Por otro lado, en el libro me ocupo de lo que se ha dado de llamar en los últimos años procesos de “intraducción”, es decir, de textos escritos en otra lengua hacia el español y de “extraducción”, esto es, de textos escritos en español, hacia lenguas foráneas. Y ahí tomé los casos de Francia y de Argentina. Y lo que advertí es que tanto Francia en Argentina, como Argentina en Francia se han ido desplazando un poco del lugar que ocupaban. Argentina entra en Francia de la mano de Roger Caillois en la colección La Cruz del Sur, de Galimard, con la figura de Borges. Luego se latinoamericaniza, con los años del boom. Tanto es así que Galimard tiene una colección para América Latina. Y los escritores de esta región eran los más buscados en el mundo. Fue el último gran momento de internacionalización de la literatura de América Latina, cuando empieza a estudiarse en las universidades del mundo, a haber tesis doctorales sobre autores latinoamericanos. Por tanto, fue un momento excepcional, que no volvió a repetirse. Hoy varios autores latinoamericanos publican en Galimard en una colección que se llama Du Monde Entier, es decir, del mundo entero, y ahí tienen que competir con autores asiáticos, africanos o lo que fuere. Entonces, ya se acabó el periodo dorado de lo latinoamericano. Ese cambio me parece muy importante para pensar qué es lo que se edita hoy de Argentina en Francia y a la inversa también.
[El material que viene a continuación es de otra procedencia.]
Setup of job 6702:
// top_module
module top_module(
    input wire clk,
    input wire rst,
    input wire spi_mosi,
    input wire spi_cs_n,
    input wire mic_data_1,
    input wire mic_data_2,
    output wire [7:0] out,
    output wire pos,
    output wire neg
);
wire [7:0] addr;
wire [7:0] value;
wire wr_en = 1;
wire rd_en = 1;
wire [7:0] mem_out;
wire [7:0] decimation_ratio;
wire dec_data_1;
wire dec_data_2;
wire dec_clk;
wire [7:0] filter_length;
wire [7:0] filter_out;
wire [15:0] capture_reg;
wire dummy;
wire dummy2;
wire corr_dec_en;
assign addr = capture_reg[15:8];
assign value = capture_reg[7:0];
    spi_port u_spi_port(
        .clk(clk),
        .rst_n(!rst),
        .spi_clk(clk),
        .spi_mosi(spi_mosi),
        .spi_miso(dummy),
        .spi_cs_n(spi_cs_n),
        .capture_reg(capture_reg)
    );
    config_memory u_memory(
        .clk(clk),            
        .rst_n(!rst),          
        .addr(addr),     
        .data_in(value),  
        .wr_en(wr_en),          
        .rd_en(rd_en),          
        .data_out(mem_out) 
    );
    demux1to2 u_demux1to2(
        .clk(clk),
        .rst_n(!rst),
        .sel(addr),
  ...
make LEC_CHECK=0 CAP_MARGIN=20 CORE_MARGIN=2 CORE_UTILIZATION=72 CTS_CLUSTER_DIAMETER=355 CTS_CLUSTER_SIZE=29 GPL_ROUTABILITY_DRIVEN=0 MAX_ROUTING_LAYER=met5 MIN_ROUTING_LAYER=met1 PLACE_DENSITY_LB_ADDON=0.01 SETUP_SLACK_MARGIN=0.81 SLEW_MARGIN=20 finish   # period 2.81 ns
run.sh (not shown) runs the stock make flow with config.mk's settings and CLKGATE_MAP_FILE=.
Every stage of job 6702 finished as expected; the final checks, on the other hand, flagged negative setup slack, which means the layout fails.
--- input diff job 6702..job 750 ---
- removing CTS_CLUSTER_SIZE (formerly 29)
- removing MAX_ROUTING_LAYER (formerly met5)
- removing MIN_ROUTING_LAYER (formerly met1)
- removing CTS_CLUSTER_DIAMETER (formerly 355)
- removing GPL_ROUTABILITY_DRIVEN (formerly 0)
- changing SETUP_SLACK_MARGIN from 0.81 to 1.19
- changing the clock period (ns, I/O delays scaled along) from 2.81 to 4.12
==> results <==
Per the final summary, job 750 finished and its layout is clean on timing, DRC and antenna. Job 6702 was larger in final cell area than job 750. Between job 750 and job 6702, it is job 750 whose buffer share of cell area is lower, by 8.0 points. Re switching power: job 6702 was higher than job 750. Diff job 6702 and job 750: worst setup slack higher in job 750. Job 750 can be clocked faster than job 6702. [compare] base=job 6702 new=job 750: core utilization saw a decrease, share of the clock period used by the worst path after layout now smaller.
—Vos hablás de una tensión entre España y América en términos de producción, distribución y ventas. Pero hay un punto álgido y es el de la traducción. Para muchos lectores ya no es posible seguir leyendo libros traducidos en España. ¿Cómo es el estado actual de la “intraducción” en nuestro país?

—Salvo el programa Victoria Ocampo, yo no conozco financiación para intraducciones, sí para extraducciones. El programa Sur, sin duda, que lamentablemente hoy tiene muy recortados los fondos. En esto las editoriales independientes tienen un valor importantísimo, porque muchas de ellas están haciendo traducciones propias y desde ese lugar logran competir, aunque sus títulos no alcancen las ventas de lo mainstream, pero tienen un público importante. Según su análisis, la balcanización en la edición que se produjo con el cambio de siglo, producto de la concentración monopólica en los grandes grupos editoriales a la vez le dio lugar al surgimiento de las pequeñas editoriales independientes. 
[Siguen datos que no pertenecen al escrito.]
north:
## aluDesign
module aluDesign#(parameter W = 8, N = 4) (clk,rst,CE,MODE,CIN,INP_VALID,CMD,OPA,OPB, ERR,OV,COUT,G,L,E, RES);
make LEC_CHECK=0 ABC_AREA=1 CAP_MARGIN=15 CORE_MARGIN=5 CORE_UTILIZATION=50 GPL_ROUTABILITY_DRIVEN=0 GPL_TIMING_DRIVEN=0 HOLD_SLACK_MARGIN=0.21 MAX_ROUTING_LAYER=met4 MIN_ROUTING_LAYER=met2 PLACE_DENSITY=0.51 SETUP_SLACK_MARGIN=0.37 SLEW_MARGIN=35 finish   # period 9.11 ns
run.sh (not shown) runs the stock make flow with config.mk's settings and CLKGATE_MAP_FILE=.
north never completed, since it errored out during 5_1_grt.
—¿Esto es un fenómeno nacional o global? ¿Cómo se presenta el futuro de la edición con el papel cada vez más caro y el avance de la digitalización?

—Es un fenómeno global y aunque no estén de acuerdo algunos pequeños editores, se debe a causas económicas: los grandes grupos concentrados de literatura en español eran cuatro y ahora son dos. ¿Qué pasaría si uno comprara al otro? Sería muy grave para el futuro de la edición en términos de bibliodiversidad. En cuanto a las causas de la proliferación de editoriales independientes, se debe a lo mismo. Los grandes grupos, por su dinámica empresarial, están obligados a tener un rendimiento muy alto, por lo tanto, los libros de tiradas chicas, digamos, menores a cuatro mil ejemplares, no les interesan y ahí hay una enorme porción del mercado que sólo la pueden cubrir las editoriales independientes. El último capítulo recupera las diferentes representaciones de destrucción de libros en la ciencia ficción. El planteo de Orwell de la distopía de un lenguaje simplificado y homogenizado en los libros, la “neohabla”, hoy lo vivimos con los desarrollos de la inteligencia artificial y el acuerdo de grandes grupos editoriales con las empresas de IA para entrenar sus sistemas. 

—¿Estamos frente a la madre de todas las distopías, la de una humanidad despojada de su capacidad de producir arte y de una literatura hecha por programas?

—En principio, diría que los relatos que hablan de la destrucción o de la quema de libros pertenecen a una época determinada, la de los años del nazismo y el estalinismo. Cuando me puse a investigar sobre ciencia ficción más actual, descubrí que las fantasías de destrucción no tienen que ver con la desaparición del libro, hoy son muy otras. De hecho, estamos en un momento de proliferación cancerosa de ejemplares, donde se publica mucho más de lo que es posible leer. Ahora, respondiendo a tu interrogante sobre la inteligencia artificial, estoy muy lejos de dominar ese campo, pero mantengo vivas las esperanzas en el poder de resistencia de la literatura.